> **Task details**
Search the records for the word "signal" and copy every line in which it occurs.

> **Exercise material**
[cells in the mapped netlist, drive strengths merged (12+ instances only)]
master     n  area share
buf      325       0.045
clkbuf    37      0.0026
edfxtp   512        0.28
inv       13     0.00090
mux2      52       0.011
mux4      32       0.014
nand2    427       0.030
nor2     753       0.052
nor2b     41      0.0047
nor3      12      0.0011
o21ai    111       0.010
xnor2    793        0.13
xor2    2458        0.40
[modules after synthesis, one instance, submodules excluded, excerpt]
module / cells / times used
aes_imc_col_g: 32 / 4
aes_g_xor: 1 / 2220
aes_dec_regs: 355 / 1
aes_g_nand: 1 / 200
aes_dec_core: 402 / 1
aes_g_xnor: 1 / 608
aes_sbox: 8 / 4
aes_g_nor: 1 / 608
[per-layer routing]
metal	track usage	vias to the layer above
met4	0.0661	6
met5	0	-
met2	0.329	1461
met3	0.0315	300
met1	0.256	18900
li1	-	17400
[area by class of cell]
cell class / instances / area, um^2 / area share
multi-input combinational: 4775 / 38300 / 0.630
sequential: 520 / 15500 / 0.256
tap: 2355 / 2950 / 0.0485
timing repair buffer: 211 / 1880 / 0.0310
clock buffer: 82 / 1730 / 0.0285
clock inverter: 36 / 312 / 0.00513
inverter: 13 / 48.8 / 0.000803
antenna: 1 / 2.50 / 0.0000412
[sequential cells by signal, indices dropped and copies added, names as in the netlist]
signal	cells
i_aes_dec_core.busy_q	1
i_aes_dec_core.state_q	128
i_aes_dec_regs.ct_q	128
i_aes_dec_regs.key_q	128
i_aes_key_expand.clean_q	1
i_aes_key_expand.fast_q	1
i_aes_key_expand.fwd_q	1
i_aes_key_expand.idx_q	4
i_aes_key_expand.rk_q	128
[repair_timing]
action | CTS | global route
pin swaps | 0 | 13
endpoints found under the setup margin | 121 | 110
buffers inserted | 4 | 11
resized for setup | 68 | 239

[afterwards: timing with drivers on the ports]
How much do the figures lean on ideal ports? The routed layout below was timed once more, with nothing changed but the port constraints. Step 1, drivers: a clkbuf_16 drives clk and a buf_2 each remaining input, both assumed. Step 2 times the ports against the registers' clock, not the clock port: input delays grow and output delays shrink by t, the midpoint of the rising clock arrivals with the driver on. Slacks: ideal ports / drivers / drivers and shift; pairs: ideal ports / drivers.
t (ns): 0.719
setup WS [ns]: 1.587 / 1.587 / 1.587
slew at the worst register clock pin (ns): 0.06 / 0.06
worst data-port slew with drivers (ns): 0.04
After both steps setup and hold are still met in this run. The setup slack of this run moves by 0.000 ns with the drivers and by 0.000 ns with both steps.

--

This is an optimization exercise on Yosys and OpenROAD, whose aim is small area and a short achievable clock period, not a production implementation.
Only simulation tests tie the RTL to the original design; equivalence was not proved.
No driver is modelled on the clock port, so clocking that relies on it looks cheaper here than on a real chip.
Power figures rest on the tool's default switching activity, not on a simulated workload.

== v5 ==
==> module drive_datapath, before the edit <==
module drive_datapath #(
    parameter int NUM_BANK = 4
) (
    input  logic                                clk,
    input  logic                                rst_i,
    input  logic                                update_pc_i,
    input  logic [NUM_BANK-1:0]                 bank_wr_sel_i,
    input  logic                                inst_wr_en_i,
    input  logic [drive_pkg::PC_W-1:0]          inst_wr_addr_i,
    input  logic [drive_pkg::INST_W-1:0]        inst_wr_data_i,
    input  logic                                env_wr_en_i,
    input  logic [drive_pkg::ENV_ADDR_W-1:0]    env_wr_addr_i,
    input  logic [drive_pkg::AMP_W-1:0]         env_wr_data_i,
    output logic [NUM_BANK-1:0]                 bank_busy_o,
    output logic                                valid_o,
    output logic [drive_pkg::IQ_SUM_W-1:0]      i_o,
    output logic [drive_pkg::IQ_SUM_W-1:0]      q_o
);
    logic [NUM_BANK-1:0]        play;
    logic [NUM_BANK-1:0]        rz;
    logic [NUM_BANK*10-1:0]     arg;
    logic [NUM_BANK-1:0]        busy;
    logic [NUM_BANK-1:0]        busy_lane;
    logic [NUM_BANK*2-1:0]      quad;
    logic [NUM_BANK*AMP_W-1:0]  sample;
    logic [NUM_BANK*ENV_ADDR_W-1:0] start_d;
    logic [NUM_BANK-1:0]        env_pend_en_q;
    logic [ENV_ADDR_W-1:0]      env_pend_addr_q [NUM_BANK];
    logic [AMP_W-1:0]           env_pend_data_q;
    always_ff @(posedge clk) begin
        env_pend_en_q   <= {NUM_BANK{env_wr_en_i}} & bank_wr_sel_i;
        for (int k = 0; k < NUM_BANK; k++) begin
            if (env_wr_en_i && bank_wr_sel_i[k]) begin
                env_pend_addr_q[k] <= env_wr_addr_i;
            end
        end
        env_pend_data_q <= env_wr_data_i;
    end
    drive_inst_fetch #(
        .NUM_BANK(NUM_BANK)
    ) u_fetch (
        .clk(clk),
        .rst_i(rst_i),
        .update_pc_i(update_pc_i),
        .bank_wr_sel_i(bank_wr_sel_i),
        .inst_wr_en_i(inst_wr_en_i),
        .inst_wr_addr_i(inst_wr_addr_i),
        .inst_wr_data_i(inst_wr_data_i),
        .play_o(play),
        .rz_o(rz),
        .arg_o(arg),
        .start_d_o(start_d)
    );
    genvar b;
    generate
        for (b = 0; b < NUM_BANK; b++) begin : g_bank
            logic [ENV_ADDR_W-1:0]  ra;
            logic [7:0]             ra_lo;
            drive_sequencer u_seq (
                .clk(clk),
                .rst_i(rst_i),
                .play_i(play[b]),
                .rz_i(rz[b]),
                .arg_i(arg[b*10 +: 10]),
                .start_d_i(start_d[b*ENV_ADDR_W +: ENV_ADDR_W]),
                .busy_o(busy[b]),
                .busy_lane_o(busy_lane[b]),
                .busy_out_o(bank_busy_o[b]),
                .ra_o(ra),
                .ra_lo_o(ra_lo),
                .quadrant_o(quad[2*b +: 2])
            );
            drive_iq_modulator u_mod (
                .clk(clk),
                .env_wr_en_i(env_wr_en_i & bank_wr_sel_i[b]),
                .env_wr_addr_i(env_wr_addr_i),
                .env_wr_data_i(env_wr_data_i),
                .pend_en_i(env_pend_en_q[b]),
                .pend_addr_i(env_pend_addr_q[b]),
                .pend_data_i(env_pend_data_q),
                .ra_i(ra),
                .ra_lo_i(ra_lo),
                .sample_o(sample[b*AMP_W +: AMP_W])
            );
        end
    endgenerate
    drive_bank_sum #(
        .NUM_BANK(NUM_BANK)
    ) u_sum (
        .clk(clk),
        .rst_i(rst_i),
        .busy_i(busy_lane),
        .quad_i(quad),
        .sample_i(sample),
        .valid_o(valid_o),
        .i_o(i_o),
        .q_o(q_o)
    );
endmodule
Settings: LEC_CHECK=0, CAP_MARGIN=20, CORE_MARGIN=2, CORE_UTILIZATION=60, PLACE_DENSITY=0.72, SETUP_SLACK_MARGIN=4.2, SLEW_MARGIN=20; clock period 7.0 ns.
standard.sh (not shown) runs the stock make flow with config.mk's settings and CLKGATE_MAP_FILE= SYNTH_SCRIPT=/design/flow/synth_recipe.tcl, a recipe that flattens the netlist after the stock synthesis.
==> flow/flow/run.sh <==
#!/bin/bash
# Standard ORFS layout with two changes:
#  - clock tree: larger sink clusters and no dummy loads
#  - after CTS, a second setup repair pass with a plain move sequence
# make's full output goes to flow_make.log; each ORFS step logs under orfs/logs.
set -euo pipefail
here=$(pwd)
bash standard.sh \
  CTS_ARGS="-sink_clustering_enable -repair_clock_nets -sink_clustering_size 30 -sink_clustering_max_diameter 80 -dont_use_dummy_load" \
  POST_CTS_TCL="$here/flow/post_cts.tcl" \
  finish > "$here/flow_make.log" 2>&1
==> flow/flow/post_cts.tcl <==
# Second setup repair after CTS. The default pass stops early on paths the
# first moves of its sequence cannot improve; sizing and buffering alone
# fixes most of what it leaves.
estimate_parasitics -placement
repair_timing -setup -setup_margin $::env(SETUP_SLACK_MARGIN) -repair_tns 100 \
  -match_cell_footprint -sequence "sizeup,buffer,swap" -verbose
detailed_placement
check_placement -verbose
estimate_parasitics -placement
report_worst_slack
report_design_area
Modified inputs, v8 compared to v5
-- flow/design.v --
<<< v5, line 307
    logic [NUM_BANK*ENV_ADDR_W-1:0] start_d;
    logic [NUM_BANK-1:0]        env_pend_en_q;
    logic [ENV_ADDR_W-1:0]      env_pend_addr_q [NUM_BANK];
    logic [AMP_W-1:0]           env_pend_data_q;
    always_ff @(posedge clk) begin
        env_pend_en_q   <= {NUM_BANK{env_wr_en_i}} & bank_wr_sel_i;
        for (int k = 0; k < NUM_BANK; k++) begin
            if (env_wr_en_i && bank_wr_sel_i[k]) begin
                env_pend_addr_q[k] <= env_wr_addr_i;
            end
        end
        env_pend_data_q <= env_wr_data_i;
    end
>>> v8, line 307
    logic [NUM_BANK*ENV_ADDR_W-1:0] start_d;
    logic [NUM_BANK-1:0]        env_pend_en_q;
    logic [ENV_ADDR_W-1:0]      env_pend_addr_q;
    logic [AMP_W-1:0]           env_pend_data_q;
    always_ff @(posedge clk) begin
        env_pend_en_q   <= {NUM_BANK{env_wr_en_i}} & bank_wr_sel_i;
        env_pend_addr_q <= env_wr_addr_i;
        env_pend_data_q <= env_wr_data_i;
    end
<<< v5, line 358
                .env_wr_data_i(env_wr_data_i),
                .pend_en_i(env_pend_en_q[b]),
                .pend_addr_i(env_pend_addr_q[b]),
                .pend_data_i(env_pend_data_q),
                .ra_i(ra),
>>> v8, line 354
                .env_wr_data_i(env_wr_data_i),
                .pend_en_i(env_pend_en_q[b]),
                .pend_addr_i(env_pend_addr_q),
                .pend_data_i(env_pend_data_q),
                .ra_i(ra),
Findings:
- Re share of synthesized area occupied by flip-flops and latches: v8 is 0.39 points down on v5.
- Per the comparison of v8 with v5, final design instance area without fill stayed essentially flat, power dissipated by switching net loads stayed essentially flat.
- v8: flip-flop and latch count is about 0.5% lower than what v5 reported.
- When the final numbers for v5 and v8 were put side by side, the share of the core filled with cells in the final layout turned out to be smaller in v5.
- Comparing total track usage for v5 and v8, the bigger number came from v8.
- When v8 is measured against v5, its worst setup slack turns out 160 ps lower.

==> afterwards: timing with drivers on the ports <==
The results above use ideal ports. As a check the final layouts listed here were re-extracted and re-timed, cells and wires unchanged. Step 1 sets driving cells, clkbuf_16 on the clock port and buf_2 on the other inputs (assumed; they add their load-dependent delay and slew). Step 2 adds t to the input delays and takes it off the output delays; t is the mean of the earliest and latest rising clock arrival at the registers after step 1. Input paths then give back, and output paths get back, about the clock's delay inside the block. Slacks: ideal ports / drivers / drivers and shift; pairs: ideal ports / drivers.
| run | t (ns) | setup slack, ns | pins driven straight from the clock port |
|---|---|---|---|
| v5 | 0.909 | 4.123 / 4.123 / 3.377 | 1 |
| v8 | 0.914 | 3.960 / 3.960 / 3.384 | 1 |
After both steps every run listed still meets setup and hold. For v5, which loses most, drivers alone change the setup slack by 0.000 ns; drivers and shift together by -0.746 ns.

> **Output for this task**
[sequential cells by signal, indices dropped and copies added, names as in the netlist]
signal	cells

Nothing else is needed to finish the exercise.